A los independentistas —que no son santo de mi devoción, ya se lo digo— se los ha acusado de golpistas. No entraré en terrenos que desconozco: voy a los datos. Oriol Junqueras cumplió tres años y ocho meses de prisión de trece; Alfonso Armada, golpista convicto, cinco y medio de treinta. Al primero lo indultó Pedro Sánchez por motivos que variarán según si me preguntan a mí, a usted o a los putodefensores de España. Al segundo lo indultó Felipe González debido, dijo, a problemas de salud. Se ve que se recuperó un poco, porque aún tardó en fallecer un cuarto de siglo. Lo hizo a los 93 años, ya lo dije al principio.

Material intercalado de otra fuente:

This is an optimization exercise on Yosys and OpenROAD, whose aim is small area, a short achievable clock period and few clock cycles, not a production implementation.
RTL that was checked went through simulation tests only; none was proved equivalent to the original.
No functional check of the RTL was part of runs 1 to 3.
Power figures rest on the tool's default switching activity, not on a simulated workload.

==> flow/design.v, too long to show whole: its modules and the start of the top module <==
// module nse_regs: 28 lines
// module nse_ctrl: 131 lines
// module nse_dp: 112 lines
// module nse_sqacc40: 494 lines
// module nse_sqacc41: 497 lines
// module nash_sutcliffe_efficiency_top: 70 lines
module nash_sutcliffe_efficiency_top #(
	parameter int MAX_SAMPLES = nse_pkg::MAX_SAMPLES_DEF,
	parameter int SAMPLE_BITS = nse_pkg::SAMPLE_BITS_DEF
) (
	input  logic                              clk,
	input  logic                              arst_n,
	input  logic                              s_tvalid,
	output logic                              s_tready,
	input  logic [nse_pkg::IN_DATA_W-1:0]     s_tdata,    
	input  logic                              s_tlast,    
	output logic                              m_tvalid,
	input  logic                              m_tready,
	output logic [nse_pkg::EFF_W-1:0]         m_tdata,    
	output logic [nse_pkg::STAT_W-1:0]        m_tuser,    
	input  logic                              psel,
	input  logic                              penable,
	input  logic                              pwrite,
	input  logic [nse_pkg::APB_ADDR_W-1:0]    paddr,
	input  logic [nse_pkg::APB_DATA_W-1:0]    pwdata,
	output logic [nse_pkg::APB_DATA_W-1:0]    prdata,
	output logic                              pready
);
  // ...
==> flow/flow/run.sh <==
#!/bin/bash
# The standard layout (the standard.sh, standard synthesis included) with these layout
# choices:
#  - after the standard synthesis, flow/fa_polarity.py removes inverters between full-adder
#    cells: a full adder is self-dual, so feeding it complemented inputs complements its
#    outputs; it picks adder polarities that need fewer inverters. Registers and every other
#    cell stay as synthesized. The synthesized netlist is kept as 1_2_yosys.standard.v.
#  - timing repair is asked to leave setup slack beyond the clock period's (ORFS's
#    repair_timing reads the margin from SETUP_SLACK_MARGIN);
#  - the port buffers that buffer_ports puts on every input and output are plain buffers
#    (sky130_fd_sc_hd__buf_2, which repair may resize) instead of its default delay cell.
# The clock, the constraints and every other step are the standard flow's.
set -euo pipefail
export SETUP_SLACK_MARGIN=7.9
export BUFFER_PORTS_ARGS="-buffer_cell sky130_fd_sc_hd__buf_2"
R=orfs/results/${FLOW_PLATFORM}/nash_sutcliffe_efficiency_top/base
bash standard.sh synth > standard_synth.log 2>&1
cp "$R/1_2_yosys.v" "$R/1_2_yosys.standard.v"
python3 flow/fa_polarity.py "$R/1_2_yosys.standard.v" "$R/1_2_yosys.v" > fa_polarity.log 2>&1
rm -f "$R/1_synth.odb" "$R/1_synth.sdc"
bash standard.sh > standard_flow.log 2>&1
==> flow/flow/fa_polarity.py <==
#!/usr/bin/env python3
"""Remove inverters between full adders in a mapped Yosys netlist.

A full adder is self-dual: FA(~a, ~b, ~c) = (~cout, ~sum). Each fa cell gets a polarity p
(1: it is fed the complements of its inputs and so outputs the complements of its outputs);
the polarities are chosen to reduce the number of inverters the netlist needs, then every
connection is rebuilt with one shared inverter per net that needs one. Registers, ports and
every other cell are left as they are; the function is unchanged.
Usage: fa_polarity.py IN.v OUT.v
"""
import re
import sys
from collections import defaultdict

OUT_PINS = {"X", "Y", "Q", "Q_N", "SUM", "COUT", "HI", "LO"}

src = open(sys.argv[1]).read()
mod_start = src.index("module ")
mod_end = src.rindex("endmodule")
body = src[mod_start:mod_end]

# cell instances: type name ( .PIN(net), ... );
cell_re = re.compile(r"^  (sky130_fd_sc_hd__\w+) (\\\S+ |\S+) ?\(\n(.*?)\n  \);\n", re.S | re.M)
pin_re = re.compile(r"\.(\w+)\((.*?)\)(?:,|$)", re.M)

cells = []
for m in cell_re.finditer(body):
    typ, name, pins_txt = m.group(1), m.group(2), m.group(3)
    pins = []
    for pm in pin_re.finditer(pins_txt):
        pins.append([pm.group(1), pm.group(2).strip()])
    cells.append({"type": typ, "name": name.strip(), "pins": pins, "span": m.span()})
n_inst = len(re.findall(r"^  sky130_fd_sc_hd__\w+ ", body, re.M))
if n_inst != len(cells):
    sys.exit(f"fa_polarity: parsed {len(cells)} of {n_inst} cell instances")

def is_fa(c):
    return re.match(r"sky130_fd_sc_hd__fa_\d+$", c["type"]) is not None

def is_inv(c):
    return re.match(r"sky130_fd_sc_hd__(clk)?inv_\d+$", c["type"]) is not None

# nets referenced outside cell instances (assigns, ports) are fixed
rest = cell_re.sub("", body)
fixed_nets = set()
ports = set(re.findall(r"^\s*(?:input|output|inout)\s+(?:\[[^\]]*\]\s*)?(\S+);", rest, re.M))
for line in rest.splitlines():
    line = line.strip()
    if line.startswith("assign"):
        for tok in re.findall(r"(\\\S+ |[A-Za-z_][\w$]*(?:\[\d+\])?)", line[6:]):
            fixed_nets.add(tok.strip())

driver = {}
loads = defaultdict(list)      # net -> [(cell index, pin index)]
for ci, c in enumerate(cells):
    for pi, (p, n) in enumerate(c["pins"]):
        if p in OUT_PINS:
            driver[n] = (ci, p)
        else:
            loads[n].append((ci, pi))

def norm(n):
    return n.strip()

def is_port(n):
    return re.sub(r"\[\d+\]$", "", n.strip()) in ports

fa_idx = [ci for ci, c in enumerate(cells) if is_fa(c)]
inv_of = {}          # inverter output net -> input net
inv_cells = {}       # inverter output net -> cell index
for ci, c in enumerate(cells):
    if is_inv(c):
        d = dict(c["pins"])
        inv_of[norm(d["Y"])] = norm(d["A"])
        inv_cells[norm(d["Y"])] = ci

def resolve(n):
    """(source net, inversion) for a net, through one inverter."""
    n = norm(n)
    if n in inv_of:
        return inv_of[n], 1
    return n, 0

def fa_src(n):
    d = driver.get(n)
    if d is not None and is_fa(cells[d[0]]):
        return d[0]
    return None

# consumers of each source net: list of (kind, cell, pin index, inv) kind 'fa' or 'other'
# an inverter whose output goes to a fixed net (assign) stays as it is
consumers = defaultdict(list)
removable_inv = set()
involved = set()
for ci in fa_idx:
    for pi, (p, n) in enumerate(cells[ci]["pins"]):
        if p in OUT_PINS:
            involved.add(norm(n))
        else:
            s, i = resolve(n)
            involved.add(s)
for s in sorted(involved):
    for (ci, pi) in loads.get(s, []):
        c = cells[ci]
        if is_inv(c):
            y = norm(dict(c["pins"])["Y"])
            if y in fixed_nets or y == s:
                consumers[s].append(("keep", ci, pi, 0))
                continue
            removable_inv.add(ci)
            for (cj, pj) in loads.get(y, []):
                consumers[s].append(("fa" if is_fa(cells[cj]) else "other", cj, pj, 1))
        else:
            consumers[s].append(("fa" if is_fa(c) else "other", ci, pi, 0))
    if s in fixed_nets or is_port(s):
        consumers[s].append(("fixedref", -1, -1, 0))

forced = set()
for ci in fa_idx:
    for p, n in cells[ci]["pins"]:
        n = norm(n)
        if "'" in n:
            forced.add(ci)
        if p in OUT_PINS and (n in fixed_nets or is_port(n)):
            forced.add(ci)
        if p not in OUT_PINS:
            s, i = resolve(n)
            d = driver.get(s)
            if d is not None and "conb" in cells[d[0]]["type"]:
                forced.add(ci)
            if d is None and s not in fixed_nets and not re.match(r"^[A-Za-z_]", s.lstrip("\\")):
                forced.add(ci)

pol = defaultdict(int)

def net_cost(s):
    ps = pol[fa_src(s)] if fa_src(s) is not None else 0
    need_inv = False
    for kind, ci, pi, i in consumers[s]:
        if kind == "keep" or kind == "fixedref":
            continue
        t = i ^ (pol[ci] if kind == "fa" else 0)
        if t != ps:
            need_inv = True
    # a fixed reference to the net itself needs the logical value on the net
    if ps and any(k == "fixedref" for k, *_ in consumers[s]):
        return 100
    return 1 if need_inv else 0

def fa_nets(ci):
    out = set()
    for p, n in cells[ci]["pins"]:
        if p in OUT_PINS:
            out.add(norm(n))
        else:
            out.add(resolve(n)[0])
    return out

improved = True
rounds = 0
while improved and rounds < 50:
    improved = False
    rounds += 1
    for ci in fa_idx:
        if ci in forced:
            continue
        nets = fa_nets(ci)
        before = sum(net_cost(s) for s in nets)
        pol[ci] ^= 1
        after = sum(net_cost(s) for s in nets)
        if after < before:
            improved = True
        else:
            pol[ci] ^= 1

total_before = len(removable_inv)
# rebuild connections
new_invs = []      # (name, in, out)
inv_net_for = {}   # source net -> inverted net name
old_inv_out = {}   # source net -> an old inverter output net name (reuse the name)
for ci in removable_inv:
    d = dict(cells[ci]["pins"])
    old_inv_out.setdefault(norm(d["A"]), norm(d["Y"]))
new_wires = []
cnt = [0]
def inverted(s):
    if s not in inv_net_for:
        if s in old_inv_out:
            nn = old_inv_out[s]
        else:
            cnt[0] += 1
            nn = f"_fapol_n{cnt[0]}_"
            new_wires.append(nn)
        inv_net_for[s] = nn
        new_invs.append((f"_fapol_i{len(new_invs) + 1}_", s, nn))
    return inv_net_for[s]

for s in sorted(involved):
    ps = pol[fa_src(s)] if fa_src(s) is not None else 0
    for kind, ci, pi, i in consumers[s]:
        if kind in ("keep", "fixedref"):
            continue
        t = i ^ (pol[ci] if kind == "fa" else 0)
        cells[ci]["pins"][pi][1] = s if t == ps else inverted(s)

# emit; an escaped identifier ends with a space
def emit(n):
    n = n.strip()
    return n + " " if n.startswith("\\") else n

out_cells = []
for ci, c in enumerate(cells):
    if ci in removable_inv:
        continue
    pins = ",\n".join(f"    .{p}({emit(n)})" for p, n in c["pins"])
    out_cells.append(f"  {c['type']} {emit(c['name'])} (\n{pins}\n  );\n")
for name, a, y in new_invs:
    out_cells.append(f"  sky130_fd_sc_hd__inv_1 {name} (\n    .A({emit(a)}),\n    .Y({emit(y)})\n  );\n")
# keep everything that is not a cell instance in place, cells after the declarations
first = cell_re.search(body).start()
head = body[:first]
tail_txt = cell_re.sub("", body[first:])
wires = "".join(f"  wire {w};\n" for w in new_wires)
res = src[:mod_start] + head + wires + "".join(out_cells) + tail_txt + src[mod_end:]
open(sys.argv[2], "w").write(res)
print(f"fa_polarity: {len(fa_idx)} full adders, {sum(pol[c] for c in fa_idx)} flipped, "
      f"inverters {total_before} -> {len(new_invs)}", file=sys.stderr)
==> flow/standard.sh <==
#!/bin/bash
# synth_recipe.tcl (not shown) runs the flow's synth.tcl, then flattens the netlist and writes it again
# the make line also repeats each setting of config.mk as NAME=value (left out here)
make -C /OpenROAD-flow-scripts/flow DESIGN_CONFIG=/design/flow/config.mk WORK_HOME=/design/flow/orfs CLKGATE_MAP_FILE= SYNTH_SCRIPT=/design/flow/synth_recipe.tcl "${@:-finish}"
==> flow/config.mk <==
export PLATFORM = sky130hd
export DESIGN_NAME = nash_sutcliffe_efficiency_top
export DESIGN_NICKNAME = nash_sutcliffe_efficiency_top
export VERILOG_FILES = /design/flow/design.v
export SDC_FILE = /design/flow/constraint.sdc
export NUM_CORES = 4
export LEC_CHECK = 0
export CAP_MARGIN = 20
export CORE_MARGIN = 2
export CORE_UTILIZATION = 40
export SLEW_MARGIN = 20
==> flow/constraint.sdc <==
create_clock -name core_clock -period 12.0 [get_ports {clk}]
set_input_delay 2.4000 -clock core_clock [delete_from_list [all_inputs] [get_ports {clk}]]
set_output_delay 2.4000 -clock core_clock [all_outputs]
set_load 0.01 [all_outputs]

Esto es un poco como los test que salían en la Bravo: según qué indulto te parezca mal, eres golpista secesionista o putodefensor de España. Entre el golpe de Estado —el real, el verdadero— y las algaradas protagonizadas por los chiflados de estos días protestando regulinchis contra la amnistía han pasado 42 años. No demasiados para un nonagenario como es Tejero o como lo fue Armada; para El Vaquilla, sin embargo, 42 años fueron su vida entera.